Strings and Runes in Julia

Our first example demonstrates strings and runes in Julia. Julia strings are sequences of Unicode characters, similar to UTF-8 encoded text in other languages.

# In Julia, we don't need to import packages for basic string operations

# Define a constant string containing Thai characters
const s = "สวัสดี"

# Print the length of the string in bytes
println("Len: ", sizeof(s))

# Print the hexadecimal representation of each byte in the string
for b in codeunits(s)
    print("$(string(b, base=16, pad=2)) ")
end
println()

# Count the number of characters (equivalent to runes in Go)
println("Character count: ", length(s))

# Iterate over each character in the string
for (i, c) in enumerate(s)
    println("$c starts at $(nextind(s, 0, i))")
end

println("\nUsing iterate function")
i = 1
for c in s
    println("$c starts at $i")
    global i = nextind(s, i)
end

# Define a function to examine a character
function examine_char(c::Char)
    if c == 't'
        println("found tee")
    elseif c == 'ส'
        println("found so sua")
    end
end

# Call the examine_char function for each character
for c in s
    examine_char(c)
end

In Julia, strings are UTF-8 encoded by default. Here’s a breakdown of the code:

  1. We define a constant string s containing Thai characters.
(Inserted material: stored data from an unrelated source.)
Background: an optimization exercise with open tools, aiming at small area and few clock cycles per item. Do not read the settings as production practice.
Where RTL was checked, it was by simulation tests only, not by an equivalence proof against the original.
For run 3, only the layout was checked, not whether the RTL still works.
Power and IR drop assume default switching activity.

File: design/flow/constraint.sdc
create_clock -name core_clock -period 5.0 [get_ports {clk}]
set_input_delay 1.0000 -clock core_clock [delete_from_list [all_inputs] [get_ports {clk}]]
set_output_delay 1.0000 -clock core_clock [all_outputs]
set_load 0.01 [all_outputs]
File: design/flow/config.mk
export PLATFORM = sky130hd
export DESIGN_NAME = ifu_top
export DESIGN_NICKNAME = ifu_top
export VERILOG_FILES = /design/flow/design.v
export SDC_FILE = /design/flow/constraint.sdc
export NUM_CORES = 4
export LEC_CHECK = 0
export ABC_AREA = 1
export CAP_MARGIN = 20
export CORE_MARGIN = 2
export CORE_UTILIZATION = 60
export SLEW_MARGIN = 20
File: design/flow/design.v
`default_nettype none
package ifu_pkg;
    typedef logic [63:0] addr_t;
    typedef logic [63:0] word_t;
    typedef logic [1:0]  resp_t;
    typedef logic [31:0] inst_t;
    typedef logic [15:0] half_t;
    typedef enum logic [1:0] {
        SLOT0 = 2'd0,
        SLOT1 = 2'd1,
        SLOT2 = 2'd2,
        SLOT3 = 2'd3
    } slot_e;
    localparam addr_t RESET_PC = 64'h0;
    localparam int MAX_INFLIGHT = 4;
    localparam int VDEPTH = 2;
    localparam addr_t WORD_BYTES = 64'd8;
    localparam logic [1:0] FULL_OPCODE = 2'b11;
endpackage
`default_nettype wire
`timescale 1ns/1ps
`default_nettype none
module ifu_top (
    input  wire                 clk,
    input  wire                 rst_n,
    output wire ifu_pkg::addr_t araddr,
    output wire                 arvalid,
    input  wire                 arready,
    input  wire                 rvalid,
    input  wire ifu_pkg::word_t rdata,
    input  wire ifu_pkg::resp_t rresp,
    input  wire                 jump_flag,
    input  wire ifu_pkg::addr_t jump_addr,
    output wire                 inst_valid,
    input  wire                 inst_ready,
    output wire ifu_pkg::inst_t inst,
    output wire                 compressed,
    output wire ifu_pkg::resp_t rresp_out,
    output wire ifu_pkg::addr_t tval,
    output wire ifu_pkg::addr_t pc
);
    logic [63:1] pc_q;           
    logic [63:0] mem_d;          
    logic [1:0]  mem_r;
    logic        count;          
    logic        stale_req;      
    logic [1:0]  kadj;           
    logic [1:0]  nout;           
    logic [2:0]  drop;           
    logic [31:0] left_half;      
    logic [1:0]  left_resp;
    logic        left_valid;
    logic        keep_beat;
    logic        accept;
    logic        hs;
    logic        pop;
    logic        wr;
    logic        rd;
    logic [63:1] base;
    logic [63:5] base_up;
    assign base    = jump_flag ? jump_addr[63:1] : pc_q;
    assign base_up = base[63:5] + 59'd1;
    logic [1:0]  slot;
    assign slot = pc_q[2:1];
    logic        at_left;
    logic [2:0]  k;
    logic [2:0]  ksum;
    logic        can_req;
    assign at_left   = slot[1] & left_valid;
    assign keep_beat = rvalid & (drop == 3'd0);
    assign can_req   = ({1'b0, drop} + 4'(nout)) <= 4'd6;
    assign arvalid   = can_req & (jump_flag | stale_req | ((nout + 2'(count) - 2'(rd)) < 2'(ifu_pkg::VDEPTH)));
    assign k         = jump_flag ? 3'd0 : 3'(count) + 3'(nout) + 3'(at_left) + 3'(kadj);
    assign ksum      = {1'b0, base[4:3]} + k;
    assign araddr    = {ksum[2] ? base_up : base[63:5], ksum[1:0], 3'b000};
    assign accept    = arvalid & arready;
    logic        have_h;
    logic [63:0] h_data;
    logic [1:0]  h_resp;
    assign have_h = count | keep_beat;
    assign h_data = count ? mem_d : rdata;
    assign h_resp = count ? mem_r : rresp;
    logic [15:0] h0, h1;
    logic        is_comp;
    logic        fire;
    always_comb begin
        case (slot)
            2'd0: begin h0 = h_data[15:0];  h1 = h_data[31:16]; end
            2'd1: begin h0 = h_data[31:16]; h1 = h_data[47:32]; end
            2'd2: begin
                h0 = left_valid ? left_half[15:0]  : h_data[47:32];
                h1 = left_valid ? left_half[31:16] : h_data[63:48];
            end
            default: begin
                h0 = left_valid ? left_half[31:16] : h_data[63:48];
                h1 = h_data[15:0];
            end
        endcase
    end
    assign is_comp = (h0[1:0] != 2'b11);
    logic        left_ok;
    logic        left_32;
    logic        tval_up;
    assign left_ok = (left_resp == 2'b00);
    assign left_32 = (left_half[17:16] == 2'b11);
    assign tval_up = (slot == 2'd3) & left_valid & left_32 & left_ok;
    always_comb begin
        case (slot)
            2'd2:    fire = left_valid | have_h;
            2'd3:    fire = left_valid ? (~left_32 | have_h) : (have_h & is_comp);
            default: fire = have_h;
        endcase
    end
    assign hs = fire & inst_ready & ~jump_flag;
    always_comb begin
        pop = 1'b0;
        if (!jump_flag) begin
            case (slot)
                2'd0:    pop = hs & ~is_comp;
                2'd1:    pop = hs;
                default: pop = ~left_valid & have_h;
            endcase
        end
    end
    assign inst_valid = fire;
    assign inst       = {is_comp ? 16'h0 : h1, h0};
    assign compressed = is_comp;
    assign rresp_out  = (at_left & ~((slot == 2'd3) & left_32 & left_ok)) ? left_resp : h_resp;
    assign pc         = {pc_q, 1'b0};
    assign tval       = {(tval_up & (slot == 2'd3) & (pc_q[4:3] == 2'b11)) ? base_up : base[63:5],
                         tval_up ? pc_q[4:3] + 2'd1 : pc_q[4:3],
                         tval_up ? 2'b00 : slot, 1'b0};
    assign rd = pop & count;
    logic ovf;
    assign ovf = keep_beat & ~jump_flag & count & ~rd;
    assign wr  = keep_beat & ~jump_flag & ~(pop & ~count) & ~ovf;
    logic        to_next;
    logic [1:0]  slot_next;
    logic [63:1] pc_next;
    assign to_next   = (slot == 2'd3) | ((slot == 2'd2) & ~is_comp);
    assign slot_next = slot + (is_comp ? 2'd1 : 2'd2);
    assign pc_next   = {(hs & to_next & (base[4:3] == 2'b11)) ? base_up : base[63:5],
                        (hs & to_next) ? base[4:3] + 2'd1 : base[4:3],
                        hs ? slot_next : base[2:1]};
    always_ff @(posedge clk) begin
        if (wr) begin
            mem_d <= rdata;
            mem_r <= rresp;
        end
        if (pop) begin
            left_half <= h_data[63:32];
            left_resp <= h_resp;
        end
    end
    always_ff @(posedge clk or negedge rst_n) begin
        if (!rst_n) begin
            pc_q       <= '0;
            count      <= 1'b0;
            stale_req  <= 1'b0;
            kadj       <= 2'd0;
            nout       <= 2'd0;
            drop       <= 3'd0;
            left_valid <= 1'b0;
        end else begin
            pc_q <= pc_next;
            if (jump_flag) begin
                count      <= 1'b0;
                stale_req  <= 1'b0;
                kadj       <= 2'd0;
                nout       <= 2'(accept);
                drop       <= drop + 3'(nout) - 3'(rvalid);
                left_valid <= 1'b0;
            end else begin
                count <= (count & ~rd) | wr;
                if (ovf) begin
                    nout <= 2'd0;
                    drop <= drop + 3'(nout) - 3'd1 + 3'(accept);
                    if (arvalid && !arready) begin
                        stale_req <= 1'b1;
                        kadj      <= nout;
                    end
                end else if (stale_req) begin
                    nout <= nout - 2'(keep_beat);
                    if (accept) begin
                        stale_req <= 1'b0;
                        kadj      <= 2'd0;
                    end
                    drop <= drop + 3'(accept) - 3'(rvalid && drop != 3'd0);
                end else begin
                    nout  <= nout + 2'(accept) - 2'(keep_beat);
                    if (rvalid && drop != 3'd0) drop <= drop - 3'd1;
                end
                if (pop) left_valid <= 1'b1;
            end
        end
    end
endmodule
`default_nettype wire
File: design/flow/standard.sh
#!/bin/bash
# synth_recipe.tcl (not shown) runs the flow's synth.tcl, then flattens the netlist and writes it again
# the make line also repeats each setting of config.mk as NAME=value (left out here)
make -C /OpenROAD-flow-scripts/flow DESIGN_CONFIG=/design/flow/config.mk WORK_HOME=/design/flow/orfs CLKGATE_MAP_FILE= SYNTH_SCRIPT=/design/flow/synth_recipe.tcl "${@:-finish}"
File: design/flow/flow/run.sh
#!/bin/bash
# Standard ORFS layout, with the ports buffered by the smallest buffer
# instead of the delay cell buffer_ports picks by default, and a clock tree
# with fewer, larger sink clusters and no dummy loads.
set -euo pipefail
bash standard.sh \
  "BUFFER_PORTS_ARGS=-buffer_cell sky130_fd_sc_hd__buf_1" \
  "CTS_ARGS=-sink_clustering_enable -repair_clock_nets -sink_clustering_size 20 -sink_clustering_max_diameter 60 -buf_list sky130_fd_sc_hd__clkbuf_8 -dont_use_dummy_load" \
  finish > standard_flow.log 2>&1
==> results of run 1 <==
-- power breakdown --
group / total [W] / internal, W / leakage [nW] / switching, W
Clock: 0.000780 / 0.000301 / 0.122 / 0.000479
Sequential: 0.00185 / 0.00173 / 1.75 / 0.000124
Combinational: 0.00308 / 0.00104 / 3.83 / 0.00203
-- per-stage QoR --
stage,utilization,setup WS (ps),hold slack [ps],TNS [ps],power (W)
detailed placement,0.6969,36.93,474.6,0,0.004784
global route,0.7179,-50.80,494.4,-161.7,0.006063
floorplan,-,43.21,448.3,0,0.003758
global placement,0.6969,177.6,471.0,0,0.004727
CTS,0.7086,54.94,490.0,0,0.005546
finish,0.7179,81.66,480.7,0,0.005706
-- how the worst max path moves through the flow --
stage                       to  slack, ps
floorplan              drop[2]         40
global placement       drop[2]        180
detailed placement     drop[2]         40
CTS                 araddr[63]         50
global route        araddr[63]        -50
finish              araddr[63]         80
-- area by class of cell --
type,count,area (sq um),share of cell area
Multi-Input combinational cell,1251,6741,0.4626
Sequential cell,173,4836,0.3318
Timing Repair Buffer,425,1963,0.1347
Inverter,119,455.4,0.03125
Tap cell,270,337.8,0.02318
Clock buffer,17,234.0,0.01606
Antenna cell,2,5.005,0.0003434
-- sequential cells by signal (all words and copies together), names as in the netlist --
name and flops:
nout 2, count 1, drop 3, kadj 2, mem_d 64, stale_req 1
left_resp 2, mem_r 2, left_half 32, pc_q 63, left_valid 1
-- placed cells by master (no fill, tap or decap), types with 9 or more instances in the layout --
cell / synthesis / layout
nand2_1: 443 / 442
o21ai_2: 14 / 14
nand4_1: 19 / 19
dfrtp_1: 73 / 70
nand3_1: 63 / 63
a211oi_1: 23 / 22
o22ai_1: 24 / 24
buf_1: 14 / 348
or2_2: 45 / 45
o21ai_0: 194 / 193
nand2_2: 9 / 9
edfxtp_1: 100 / 100
xnor2_1: 11 / 11
o21ai_1: 53 / 53
inv_2: 12 / 12
clkbuf_8: 0 / 17
mux2i_1: 30 / 30
nor3_1: 24 / 24
inv_1: 106 / 105
a21oi_1: 19 / 19
ha_1: 21 / 21
buf_4: 16 / 61
nor2_1: 123 / 121
xor2_1: 56 / 55
-- layer usage --
metal / wire length [microns] / GRT usage / vias to the layer above
li1: - / - / 6173
met1: 15900 / 0.4489 / 6057
met2: 20100 / 0.6216 / 678
met3: 3754 / 0.07654 / 115
met4: 1725 / 0.1567 / 2
met5: 16 / 0 / -
-- repair_timing --
item / 4_1_cts / 5_1_grt
endpoints found under the setup margin: 5 / 50
pin swaps: 0 / 1
gates resized for setup: 2 / 25
buffers inserted: 0 / 7
gates cloned: 0 / 3
-- logic make-up (layout without fill, tap and decap cells) --
kind of cell,count (synthesis),after routing,synth area share
and+or+nand+nor,767,768,0.2722
xor gates and xnor gates,68,68,0.04859
adders and majority gates,26,26,0.02924
other,1,7,0.0003022
buffers and inverters,209,561,0.07430
DFF,173,173,0.3892
AOI/OAI and AO/OA,352,352,0.1600
muxes,32,32,0.02621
  2. sizeof(s) gives the length of the string in bytes, similar to len(s) in Go.

  3. We use codeunits(s) to iterate over the raw bytes of the string and print their hexadecimal representation.

  4. length(s) counts the number of characters in the string, equivalent to utf8.RuneCountInString(s) in Go.

  5. We use enumerate(s) to iterate over each character and its index in the string. nextind(s, 0, i) gives us the byte index of each character.

  6. We demonstrate another way to iterate over the string using the iterate function, which is similar to utf8.DecodeRuneInString in Go.

  7. We define an examine_char function that checks for specific characters, similar to the examineRune function in Go.

  8. Finally, we iterate over the string again, calling examine_char for each character.

In Julia, there’s no need to explicitly import packages for basic string operations. The language provides built-in support for Unicode strings and characters.

To run this program, save it as strings_and_chars.jl and use the Julia REPL or run it from the command line:

$ julia strings_and_chars.jl

This will output the character information, byte representation, and the results of character examination.